Swedish truck maker Volvo Group was hit by a sharp drop in earnings due to the coronavirus pandemic, but business rebounded at the end of the year.

Sweden's Volvo regains strength after pandemic puts brakes on earnings
Volvo Group CEO Martin Lundstedt. Photo: Adam Ihse/TT

In 2020, the group saw “dramatic fluctuations in demand” due to the Covid-19 pandemic, chief executive Martin Lundstedt said in a statement.

For 2021, Volvo raised its sales forecasts in its trucks division – its core business – in Europe, North America and Brazil.

However, it said it also expected “production disturbances and increased costs” due to a “strained” supply chain, noting a global shortage of semiconductors across industries.

The truck making sector is particularly sensitive to the global economic situation and is usually hard hit during crises.

In March, as the pandemic took hold around the world, Volvo suspended operations at most of its sites in 18 countries and halted production at Renault Trucks, which it owns, in Belgium and France.

Operations gradually resumed mid-year, but not enough to compensate for the drop in earnings.

With annual sales down 22 percent to 338 billion kronor (33.4 billion euros, $40 billion), the group posted a 46 percent plunge in net profit to 19.3 billion kronor (1.9 billion euros).

Operating margin fell from 11.5 to 8.1 percent.

However, the group did manage to cut costs by 20 percent.

“We have significantly improved our volume and cost flexibility, which were crucial factors behind our earnings resilience in 2020,” the group said.

Volvo's business regained strength in the second half of the year.

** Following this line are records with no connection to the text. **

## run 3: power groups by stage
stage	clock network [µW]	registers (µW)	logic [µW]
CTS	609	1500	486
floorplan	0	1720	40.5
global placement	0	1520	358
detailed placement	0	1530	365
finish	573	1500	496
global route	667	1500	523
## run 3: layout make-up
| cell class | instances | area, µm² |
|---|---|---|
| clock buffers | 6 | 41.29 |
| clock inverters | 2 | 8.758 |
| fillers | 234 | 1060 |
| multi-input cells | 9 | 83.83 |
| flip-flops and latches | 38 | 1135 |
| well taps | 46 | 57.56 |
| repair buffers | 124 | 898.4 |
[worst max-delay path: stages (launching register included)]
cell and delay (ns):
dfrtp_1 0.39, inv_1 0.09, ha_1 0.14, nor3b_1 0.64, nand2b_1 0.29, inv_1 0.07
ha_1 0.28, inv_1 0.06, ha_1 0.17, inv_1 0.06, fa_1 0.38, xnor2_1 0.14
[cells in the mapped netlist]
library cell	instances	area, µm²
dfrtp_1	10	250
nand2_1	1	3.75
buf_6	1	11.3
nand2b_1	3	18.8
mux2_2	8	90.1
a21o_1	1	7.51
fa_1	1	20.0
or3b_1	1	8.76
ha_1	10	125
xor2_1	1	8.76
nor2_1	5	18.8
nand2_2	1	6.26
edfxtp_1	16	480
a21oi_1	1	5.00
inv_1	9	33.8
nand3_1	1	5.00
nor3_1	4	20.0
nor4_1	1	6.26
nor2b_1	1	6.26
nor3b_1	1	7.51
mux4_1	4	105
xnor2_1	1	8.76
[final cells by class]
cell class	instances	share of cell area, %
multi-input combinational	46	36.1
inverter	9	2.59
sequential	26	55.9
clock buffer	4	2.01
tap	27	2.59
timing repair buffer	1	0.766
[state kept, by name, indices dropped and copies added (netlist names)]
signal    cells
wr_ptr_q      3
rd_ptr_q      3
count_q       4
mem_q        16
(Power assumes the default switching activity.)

“Customer usage of trucks and machines increased when the Covid-19 restrictions were eased during the summer and this development continued during both the third and fourth quarters,” it said.

“Both the transport activity and the construction business are back at levels on par with the prior year in most markets.”

For the fourth quarter alone, the company reported a 38-percent rise in net profit from a year earlier.